Vitamin B (complex) – Loss of appetite, poor growth, fragile blood vessels, poor growth, anaemia, muscular wasting, convulsions, loss of equilibrium, cloudy eyes, poor vision, over-pigmentation, gasping and flaring of gill covers.
Vitamin C – Loss of appetite, over-pigmentation, eye haemorrhage, deformed cartilage and spine (commonly seen as a zig-zag shape from the dorsal to tail-fin – a 'kink' in the tail), intramuscular haemorrhage, anaemia, fragile blood vessels.
Vitamin D – Poor growth.
Vitamin E – Muscular wasting and poor growth.
Biotin – Loss of appetite, poor growth, muscular wasting, convulsions, intestinal lesions and convulsions.
Choline – Poor growth, poor food conversion, fat collection in liver, kidney and liver haemorrhage.
Folic Acid – Poor growth, lethargy, fragile fins, over-pigmentation and anaemia.
Inositol – Poor growth, distended stomach (dropsy – collection of fluid in the body cavity), skin lesions and increased stomach emptying time.
Niacin – Loss of appetite, rectal lesion, muscle spasm, skin haemorrhage, skin lesion and anaemia.


----------



## susankat (Nov 15, 2008)

Being underfed don't always cause these problems. Most of the time its the quality of the food they are given. Over fed can cause problems also. Most fish in the wild don't get overfed infact they can go for days without food and still be fine.

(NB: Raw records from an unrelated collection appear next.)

File: config.mk
export PLATFORM = sky130hd
export DESIGN_NAME = ballistic_pitch_drag_solver
export DESIGN_NICKNAME = d
export VERILOG_FILES = /design/src/hdl/bpd_pkg.sv /design/src/hdl/bpd_mul.sv /design/src/hdl/bpd_div.sv /design/src/hdl/bpd_sqrt.sv /design/src/hdl/bpd_dp.sv /design/src/hdl/bpd_ctrl.sv /design/src/hdl/ballistic_pitch_drag_solver.sv
export SDC_FILE = /design/constraint.sdc
export NUM_CORES = 2
export LEC_CHECK = 0
export BUFFER_PORTS_ARGS = -buffer_cell sky130_fd_sc_hd__buf_2
export CORE_MARGIN = 4
export CORE_UTILIZATION = 48
export DETAILED_ROUTE_END_ITERATION = 7
export HOLD_SLACK_MARGIN = 0.12
export PLACE_DENSITY = 0.68
export SETUP_SLACK_MARGIN = 0.15
export SLEW_MARGIN = 20
export SYNTH_ARGS = -nofsm -noshare
export SYNTH_HDL_FRONTEND = slang
export SYNTH_SLANG_ARGS = --single-unit
File: constraint.sdc
create_clock -name clk -period 23.7 [get_ports clk]
set_input_delay 3.555 -clock clk [delete_from_list [all_inputs] [get_ports clk]]
set_output_delay 3.555 -clock clk [all_outputs]
set_load 0.02 [all_outputs]
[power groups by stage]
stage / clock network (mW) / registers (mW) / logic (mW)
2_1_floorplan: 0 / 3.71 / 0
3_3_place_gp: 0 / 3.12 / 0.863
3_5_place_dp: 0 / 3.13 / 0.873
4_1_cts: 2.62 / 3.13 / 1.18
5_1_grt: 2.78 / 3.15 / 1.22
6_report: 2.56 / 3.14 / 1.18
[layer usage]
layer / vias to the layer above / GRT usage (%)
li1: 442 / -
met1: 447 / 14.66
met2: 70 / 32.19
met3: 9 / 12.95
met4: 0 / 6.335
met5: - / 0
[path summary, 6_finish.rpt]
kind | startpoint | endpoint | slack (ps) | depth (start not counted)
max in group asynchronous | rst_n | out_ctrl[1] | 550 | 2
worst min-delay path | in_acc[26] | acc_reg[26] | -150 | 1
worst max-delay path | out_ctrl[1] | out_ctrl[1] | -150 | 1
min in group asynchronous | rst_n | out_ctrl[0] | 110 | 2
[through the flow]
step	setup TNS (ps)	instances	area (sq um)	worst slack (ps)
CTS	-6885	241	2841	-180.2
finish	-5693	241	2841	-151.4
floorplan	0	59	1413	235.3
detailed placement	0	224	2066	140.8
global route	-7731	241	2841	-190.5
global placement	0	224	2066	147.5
[src/hw/rtl/edge_ratio_quality_macros.svh]
// Assertion macros for the edge ratio quality block.
// Included by the top level; depends on nothing else.
`ifndef EDGE_RATIO_QUALITY_MACROS_SVH
`define EDGE_RATIO_QUALITY_MACROS_SVH

// Same-cycle implication, disabled while reset is asserted.
`define ERQ_ASSERT_NOW(label, clk, rst_n, ante, cons) \
  label: assert property (@(posedge clk) disable iff (!rst_n) (ante) |-> (cons)) \
    else $error("edge_ratio_quality: assertion failed");

// Next-cycle implication, disabled while reset is asserted.
`define ERQ_ASSERT_NEXT(label, clk, rst_n, ante, cons) \
  label: assert property (@(posedge clk) disable iff (!rst_n) (ante) |=> (cons)) \
    else $error("edge_ratio_quality: assertion failed");

`endif

[src/hw/rtl/erq_pkg.sv]
// Shared types and constants of the edge ratio quality block.
// Used by the sequencer, the compare-subtract unit and the top level.
`default_nettype none

package erq_pkg;

  // Field widths of the item formats.
  localparam int COORD_BITS        = 24;
  localparam int QUALITY_FRAC_BITS = 16;

  // Squared edge length: sum of three squares below 3 * 2^(2*COORD_BITS).
  localparam int SQ_W   = 2 * COORD_BITS + 2;
  // Divide quotient holds 2*Q fraction bits of min/max.
  localparam int QUO_W  = 2 * QUALITY_FRAC_BITS;
  // Shared compare-subtract width covers the divider and the root remainder.
  localparam int SUB_W  = (SQ_W + 1 > QUALITY_FRAC_BITS + 3) ?
                          (SQ_W + 1) : (QUALITY_FRAC_BITS + 3);
  // Step counter covers the longest phase, the divide.
  localparam int STEP_W = $clog2(QUO_W);

  localparam logic [STEP_W-1:0] SQ_LAST_STEP   = STEP_W'(2);
  localparam logic [STEP_W-1:0] DIV_LAST_STEP  = STEP_W'(QUO_W - 1);
  localparam logic [STEP_W-1:0] ROOT_LAST_STEP = STEP_W'(QUALITY_FRAC_BITS - 1);

  localparam logic [QUALITY_FRAC_BITS-1:0] QUALITY_CAP = '1;

  // Axis codes for the squaring phase.
  localparam logic [1:0] AXIS_X = 2'd0;
  localparam logic [1:0] AXIS_Y = 2'd1;
  localparam logic [1:0] AXIS_Z = 2'd2;

  typedef struct packed {
    logic signed [COORD_BITS-1:0] ax;
    logic signed [COORD_BITS-1:0] ay;
    logic signed [COORD_BITS-1:0] az;
    logic signed [COORD_BITS-1:0] bx;
    logic signed [COORD_BITS-1:0] by;
    logic signed [COORD_BITS-1:0] bz;
    logic                         last_edge;
  } erq_in_t;

  typedef struct packed {
    logic [QUALITY_FRAC_BITS-1:0] quality;
    logic                         degenerate;
  } erq_out_t;

  typedef enum logic [2:0] {
    ST_IDLE,
    ST_SQ,
    ST_UPD,
    ST_DIV,
    ST_ROOT,
    ST_EMIT
  } erq_state_e;

  // Sequencer to datapath.
  typedef struct packed {
    erq_state_e        state;
    logic [STEP_W-1:0] step;
  } erq_ctrl_t;

  // Datapath to sequencer, valid in the update state.
  typedef struct packed {
    logic last;
    logic direct;
  } erq_stat_t;

endpackage

`default_nettype wire

[src/hw/rtl/erq_cmp_sub.sv]
// Shared compare-subtract unit used by the divider and the square root.
// Depends on erq_pkg for the operand width.
`default_nettype none

module erq_cmp_sub (
  input  wire logic [erq_pkg::SUB_W-1:0] a_i,
  input  wire logic [erq_pkg::SUB_W-1:0] b_i,
  output logic                           ge_o,
  output logic [erq_pkg::SUB_W-1:0]      diff_o
);
  import erq_pkg::*;

  logic [SUB_W:0] wide_diff;

  // One subtractor; the borrow out gives the compare.
  assign wide_diff = {1'b0, a_i} - {1'b0, b_i};
  assign ge_o      = ~wide_diff[SUB_W];
  assign diff_o    = wide_diff[SUB_W-1:0];

endmodule

`default_nettype wire

[src/hw/rtl/erq_seq.sv]
// Sequencer of the edge ratio quality block: phase state and step counter.
// Depends on erq_pkg for the state enum and the control structs.
`default_nettype none

module erq_seq (
  input  wire logic               clk_i,
  input  wire logic               rst_ni,
  input  wire logic               in_valid_i,
  input  wire erq_pkg::erq_stat_t stat_i,
  input  wire logic               out_free_i,
  output logic                    in_ready_o,
  output erq_pkg::erq_ctrl_t      ctrl_o
);
  import erq_pkg::*;

  erq_state_e        state_q, state_d;
  logic [STEP_W-1:0] step_q, step_d;

  // State and step registers.
  always_ff @(posedge clk_i or negedge rst_ni) begin
    if (!rst_ni) begin
      state_q <= ST_IDLE;
      step_q  <= '0;
    end else begin
      state_q <= state_d;
      step_q  <= step_d;
    end
  end

  // Next state and outputs.
  always_comb begin
    state_d    = state_q;
    step_d     = step_q + STEP_W'(1);
    in_ready_o = 1'b0;
    case (state_q)
      ST_IDLE: begin
        in_ready_o = 1'b1;
        step_d     = '0;
        if (in_valid_i) begin
          state_d = ST_SQ;
        end
      end
      ST_SQ: begin
        if (step_q == SQ_LAST_STEP) begin
          state_d = ST_UPD;
        end
      end
      ST_UPD: begin
        step_d = '0;
        if (!stat_i.last) begin
          state_d = ST_IDLE;
        end else if (stat_i.direct) begin
          state_d = ST_EMIT;
        end else begin
          state_d = ST_DIV;
        end
      end
      ST_DIV: begin
        if (step_q == DIV_LAST_STEP) begin
          state_d = ST_ROOT;
          step_d  = '0;
        end
      end
      ST_ROOT: begin
        if (step_q == ROOT_LAST_STEP) begin
          state_d = ST_EMIT;
        end
      end
      ST_EMIT: begin
        if (out_free_i) begin
          state_d = ST_IDLE;
        end
      end
      default: begin
        state_d = ST_IDLE;
      end
    endcase
  end

  assign ctrl_o.state = state_q;
  assign ctrl_o.step  = step_q;

endmodule

`default_nettype wire

[src/hw/rtl/edge_ratio_quality.sv]
// Top level of the edge ratio quality block: edge datapath and result register.
// Depends on erq_pkg, erq_seq, erq_cmp_sub and edge_ratio_quality_macros.svh.
//
//   Channel   Signals                              Item
//   input     in_valid_i / in_ready_o / in_item_i  one edge, two 3D endpoints
//   output    out_valid_o / out_ready_i / out_item_o  quality of one element
//
// An edge passes through accept, three squaring steps on one multiplier and update.
// A last edge adds 2*Q divide steps and Q root steps on the shared
// compare-subtract unit plus an emit state; a zero or equal min/max skips
// the divide and root. Reset clears the element state.
// A result waits in the output register while the next edge is accepted; the
// block stalls in its emit state only if that register is still full.
`default_nettype none
`include "edge_ratio_quality_macros.svh"

module edge_ratio_quality (
  input  wire logic              clk_i,
  input  wire logic              rst_ni,
  input  wire logic              in_valid_i,
  output logic                   in_ready_o,
  input  wire erq_pkg::erq_in_t  in_item_i,
  output logic                   out_valid_o,
  input  wire logic              out_ready_i,
  output erq_pkg::erq_out_t      out_item_o
);
  import erq_pkg::*;

  localparam int Q = QUALITY_FRAC_BITS;
  localparam int D = COORD_BITS + 1;

  erq_ctrl_t ctrl;
  erq_stat_t stat;
  logic      out_free;
  logic      in_accept;

  erq_in_t            in_q;
  logic [SQ_W-1:0]    acc_q, min_q, max_q;
  logic               in_elem_q;
  logic [SUB_W-1:0]   rem_q;
  logic [QUO_W-1:0]   quo_q;
  logic [Q-1:0]       root_q;
  logic               deg_q;
  erq_out_t           out_q;
  logic               out_valid_q;

  assign in_accept = in_valid_i && in_ready_o;
  assign out_free  = !out_valid_q || out_ready_i;

  erq_seq u_seq (
    .clk_i      (clk_i),
    .rst_ni     (rst_ni),
    .in_valid_i (in_valid_i),
    .stat_i     (stat),
    .out_free_i (out_free),
    .in_ready_o (in_ready_o),
    .ctrl_o     (ctrl)
  );

  // Axis select and absolute coordinate difference.
  logic signed [COORD_BITS-1:0] sel_a, sel_b;
  logic signed [D-1:0]          diff;
  logic [D-1:0]                 abs_diff;
  logic [2*D-1:0]               sq;

  always_comb begin
    case (ctrl.step[1:0])
      AXIS_X: begin
        sel_a = in_q.ax;
        sel_b = in_q.bx;
      end
      AXIS_Y: begin
        sel_a = in_q.ay;
        sel_b = in_q.by;
      end
      AXIS_Z: begin
        sel_a = in_q.az;
        sel_b = in_q.bz;
      end
      default: begin
        sel_a = in_q.az;
        sel_b = in_q.bz;
      end
    endcase
  end

  assign diff     = D'(sel_a) - D'(sel_b);
  assign abs_diff = diff[D-1] ? D'(-diff) : D'(diff);
  assign sq       = abs_diff * abs_diff;

  // Running min and max including the current edge.
  logic [SQ_W-1:0] new_min, new_max;
  logic            max_zero, min_eq_max;

  assign new_min    = (!in_elem_q || acc_q < min_q) ? acc_q : min_q;
  assign new_max    = (!in_elem_q || acc_q > max_q) ? acc_q : max_q;
  assign max_zero   = (new_max == '0);
  assign min_eq_max = (new_min == new_max);
  assign stat.last   = in_q.last_edge;
  assign stat.direct = max_zero || min_eq_max;

  // Shared compare-subtract operands: divide step or root step.
  logic [SUB_W-1:0] sub_a, sub_b, sub_diff;
  logic             sub_ge;

  always_comb begin
    case (ctrl.state)
      ST_DIV: begin
        sub_a = {rem_q[SUB_W-2:0], 1'b0};
        sub_b = SUB_W'(max_q);
      end
      default: begin
        sub_a = {rem_q[SUB_W-3:0], quo_q[QUO_W-1 -: 2]};
        sub_b = SUB_W'({root_q, 2'b01});
      end
    endcase
  end

  erq_cmp_sub u_cmp_sub (
    .a_i    (sub_a),
    .b_i    (sub_b),
    .ge_o   (sub_ge),
    .diff_o (sub_diff)
  );

  // Input capture and squared-length accumulation.
  always_ff @(posedge clk_i) begin
    if (in_accept) begin
      in_q  <= in_item_i;
      acc_q <= '0;
    end else if (ctrl.state == ST_SQ) begin
      acc_q <= acc_q + SQ_W'(sq);
    end
  end

  // Element state: running min, max and open-element flag.
  always_ff @(posedge clk_i or negedge rst_ni) begin
    if (!rst_ni) begin
      min_q     <= '0;
      max_q     <= '0;
      in_elem_q <= 1'b0;
    end else if (ctrl.state == ST_UPD) begin
      min_q     <= new_min;
      max_q     <= new_max;
      in_elem_q <= !in_q.last_edge;
    end
  end

  // Divide min/max to 2*Q fraction bits, then take the integer root.
  always_ff @(posedge clk_i) begin
    case (ctrl.state)
      ST_UPD: begin
        rem_q  <= SUB_W'(new_min);
        quo_q  <= '0;
        deg_q  <= max_zero;
        root_q <= (!max_zero && min_eq_max) ? QUALITY_CAP : '0;
      end
      ST_DIV: begin
        quo_q <= {quo_q[QUO_W-2:0], sub_ge};
        if (ctrl.step == DIV_LAST_STEP) begin
          rem_q <= '0;
        end else begin
          rem_q <= sub_ge ? sub_diff : sub_a;
        end
      end
      ST_ROOT: begin
        rem_q  <= sub_ge ? sub_diff : sub_a;
        root_q <= {root_q[Q-2:0], sub_ge};
        quo_q  <= {quo_q[QUO_W-3:0], 2'b00};
      end
      default: begin
        rem_q <= rem_q;
      end
    endcase
  end

  // Output register.
  always_ff @(posedge clk_i or negedge rst_ni) begin
    if (!rst_ni) begin
      out_valid_q <= 1'b0;
    end else if (ctrl.state == ST_EMIT && out_free) begin
      out_valid_q <= 1'b1;
    end else if (out_ready_i) begin
      out_valid_q <= 1'b0;
    end
  end

  always_ff @(posedge clk_i) begin
    if (ctrl.state == ST_EMIT && out_free) begin
      out_q.quality    <= root_q;
      out_q.degenerate <= deg_q;
    end
  end

  assign out_valid_o = out_valid_q;
  assign out_item_o  = out_q;

  // Checks on the element state and the result path.
  `ERQ_ASSERT_NOW(a_min_le_max, clk_i, rst_ni, in_elem_q, min_q <= max_q)
  `ERQ_ASSERT_NOW(a_deg_zero, clk_i, rst_ni, out_valid_o && out_item_o.degenerate, out_item_o.quality == '0)
  `ERQ_ASSERT_NEXT(a_emit_loads, clk_i, rst_ni, ctrl.state == ST_EMIT && out_free, out_valid_o && ctrl.state == ST_IDLE)

endmodule

`default_nettype wire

I personally don't want over weight fat fish that is prone to constipation and other problems. As long as they get good quality food and a variety they will remain healthy and happy.
Oh by the way I only feed every other day unless its fry.


----------



## aconrad (Apr 30, 2008)

This is why I use nls and formula as my base foods. If that's all fish get they'll be fine.


----------



## Moontanman (May 31, 2009)

I too have to disagree with the OP, feeding less but better food and cooler water (even in tropicals) will extend fish life considerably, I've had schools of Cardinals fed mostly live daphnia and kept in 68 to 72 degree water live for 6 years + they displayed intense beautiful colors and were just as active as fish kept in the higher end of the range 78 degrees + I keep all my fish in the low 70's, native fish and tropicals.


----------



## majerah1 (Oct 29, 2010)

The only reason lower temps keep fish alive longer is it slows the metabolism.Ive kept bettas in 84-86 degrees and they live a healthy life,up to six or seven years.Its a combo of factors you have to play with.They eat atison betta pro,NLS grow live BBS,live bugs,and frozen(and live)bloodworms.If you overfeed,they will become constipated and sluggish,and if underfed though they will have some issues,they can go for weeks without any adverse affects.Not saying to starve the fish,but some fish can and will eat until they explode,especially young fish.


----------